Dataset entries
..........

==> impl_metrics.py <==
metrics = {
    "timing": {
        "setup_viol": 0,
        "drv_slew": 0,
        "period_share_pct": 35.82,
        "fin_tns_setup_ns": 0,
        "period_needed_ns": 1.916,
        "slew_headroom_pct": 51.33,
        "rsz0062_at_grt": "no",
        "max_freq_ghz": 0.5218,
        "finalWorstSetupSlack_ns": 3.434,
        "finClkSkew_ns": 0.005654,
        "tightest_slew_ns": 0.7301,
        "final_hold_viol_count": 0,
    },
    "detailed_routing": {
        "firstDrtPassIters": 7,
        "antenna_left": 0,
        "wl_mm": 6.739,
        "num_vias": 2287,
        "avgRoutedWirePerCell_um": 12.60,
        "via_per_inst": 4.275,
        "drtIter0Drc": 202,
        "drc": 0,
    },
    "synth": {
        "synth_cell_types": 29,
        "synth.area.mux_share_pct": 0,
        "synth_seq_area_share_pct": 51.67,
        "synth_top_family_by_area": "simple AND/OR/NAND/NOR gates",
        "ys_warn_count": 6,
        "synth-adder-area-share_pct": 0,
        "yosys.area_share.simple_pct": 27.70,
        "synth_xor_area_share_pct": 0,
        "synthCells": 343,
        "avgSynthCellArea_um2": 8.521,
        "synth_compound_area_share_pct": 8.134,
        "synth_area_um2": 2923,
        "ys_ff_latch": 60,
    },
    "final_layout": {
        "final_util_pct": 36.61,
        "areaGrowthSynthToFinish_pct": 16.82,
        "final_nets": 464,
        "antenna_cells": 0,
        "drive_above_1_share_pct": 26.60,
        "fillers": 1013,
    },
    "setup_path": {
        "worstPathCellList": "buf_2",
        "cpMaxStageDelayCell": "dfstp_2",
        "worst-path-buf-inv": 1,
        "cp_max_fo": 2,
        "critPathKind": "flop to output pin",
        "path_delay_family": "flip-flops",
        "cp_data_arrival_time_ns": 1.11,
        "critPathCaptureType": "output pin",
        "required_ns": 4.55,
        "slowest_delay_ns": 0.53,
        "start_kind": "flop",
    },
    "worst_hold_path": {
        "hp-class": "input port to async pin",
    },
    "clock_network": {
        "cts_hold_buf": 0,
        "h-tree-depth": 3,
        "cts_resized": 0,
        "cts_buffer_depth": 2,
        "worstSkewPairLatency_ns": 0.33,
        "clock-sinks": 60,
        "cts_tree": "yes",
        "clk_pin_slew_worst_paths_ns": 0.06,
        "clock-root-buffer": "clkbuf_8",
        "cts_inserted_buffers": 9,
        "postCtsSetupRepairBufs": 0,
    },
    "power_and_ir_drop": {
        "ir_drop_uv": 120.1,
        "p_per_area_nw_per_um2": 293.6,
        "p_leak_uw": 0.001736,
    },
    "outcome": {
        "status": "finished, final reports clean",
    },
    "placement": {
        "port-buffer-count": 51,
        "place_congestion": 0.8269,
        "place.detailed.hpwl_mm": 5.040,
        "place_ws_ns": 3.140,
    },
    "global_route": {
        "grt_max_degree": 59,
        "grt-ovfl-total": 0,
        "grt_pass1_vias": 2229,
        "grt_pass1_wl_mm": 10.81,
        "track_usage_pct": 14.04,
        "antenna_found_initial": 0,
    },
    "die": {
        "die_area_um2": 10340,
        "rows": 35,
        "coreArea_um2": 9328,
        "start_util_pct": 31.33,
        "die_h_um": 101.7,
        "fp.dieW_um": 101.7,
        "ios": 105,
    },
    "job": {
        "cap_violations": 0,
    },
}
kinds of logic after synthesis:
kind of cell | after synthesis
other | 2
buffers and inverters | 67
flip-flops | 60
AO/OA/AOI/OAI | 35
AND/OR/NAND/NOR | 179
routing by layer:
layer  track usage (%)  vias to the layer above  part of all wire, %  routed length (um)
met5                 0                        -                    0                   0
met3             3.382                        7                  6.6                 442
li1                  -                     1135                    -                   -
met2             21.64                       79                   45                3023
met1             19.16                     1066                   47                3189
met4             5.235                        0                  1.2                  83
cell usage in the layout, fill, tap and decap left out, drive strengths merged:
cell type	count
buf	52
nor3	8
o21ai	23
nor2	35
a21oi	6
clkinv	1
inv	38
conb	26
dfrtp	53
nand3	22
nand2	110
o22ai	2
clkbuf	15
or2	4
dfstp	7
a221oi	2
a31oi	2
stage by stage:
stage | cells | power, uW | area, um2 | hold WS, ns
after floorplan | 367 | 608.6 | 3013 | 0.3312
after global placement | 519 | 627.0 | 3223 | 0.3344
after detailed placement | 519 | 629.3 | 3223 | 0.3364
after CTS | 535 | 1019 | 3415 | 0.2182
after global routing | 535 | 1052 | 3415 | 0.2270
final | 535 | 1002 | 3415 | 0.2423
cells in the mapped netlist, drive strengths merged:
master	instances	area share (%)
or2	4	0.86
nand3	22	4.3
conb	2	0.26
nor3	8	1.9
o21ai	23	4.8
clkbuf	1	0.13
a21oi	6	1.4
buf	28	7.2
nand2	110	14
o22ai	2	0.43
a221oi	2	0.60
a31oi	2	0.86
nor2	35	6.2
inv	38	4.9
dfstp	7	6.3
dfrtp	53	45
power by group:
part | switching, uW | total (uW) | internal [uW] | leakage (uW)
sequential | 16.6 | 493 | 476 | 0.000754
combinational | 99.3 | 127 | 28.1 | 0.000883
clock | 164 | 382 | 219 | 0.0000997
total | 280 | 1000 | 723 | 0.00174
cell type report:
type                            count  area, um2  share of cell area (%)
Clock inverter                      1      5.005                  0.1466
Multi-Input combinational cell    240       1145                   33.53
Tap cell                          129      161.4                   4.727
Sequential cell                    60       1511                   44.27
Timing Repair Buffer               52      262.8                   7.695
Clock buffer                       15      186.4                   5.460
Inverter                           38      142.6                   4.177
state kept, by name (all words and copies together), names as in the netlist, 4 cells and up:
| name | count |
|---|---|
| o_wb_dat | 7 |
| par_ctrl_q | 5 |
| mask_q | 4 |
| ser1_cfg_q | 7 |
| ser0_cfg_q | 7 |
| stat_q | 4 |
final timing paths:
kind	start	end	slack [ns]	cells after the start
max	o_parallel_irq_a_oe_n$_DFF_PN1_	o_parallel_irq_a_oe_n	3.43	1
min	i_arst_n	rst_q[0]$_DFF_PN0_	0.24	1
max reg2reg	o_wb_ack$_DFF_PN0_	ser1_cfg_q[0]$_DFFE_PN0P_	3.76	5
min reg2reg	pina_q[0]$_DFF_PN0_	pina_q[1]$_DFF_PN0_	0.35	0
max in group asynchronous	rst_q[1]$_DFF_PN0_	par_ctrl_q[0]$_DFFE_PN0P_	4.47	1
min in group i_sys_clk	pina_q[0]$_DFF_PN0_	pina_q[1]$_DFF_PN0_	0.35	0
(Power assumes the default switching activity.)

..........

• **What is required**
Please report every line in the entries above that holds the string "name".

• **Finished exercise**
state kept, by name (all words and copies together), names as in the netlist, 4 cells and up:
| name | count |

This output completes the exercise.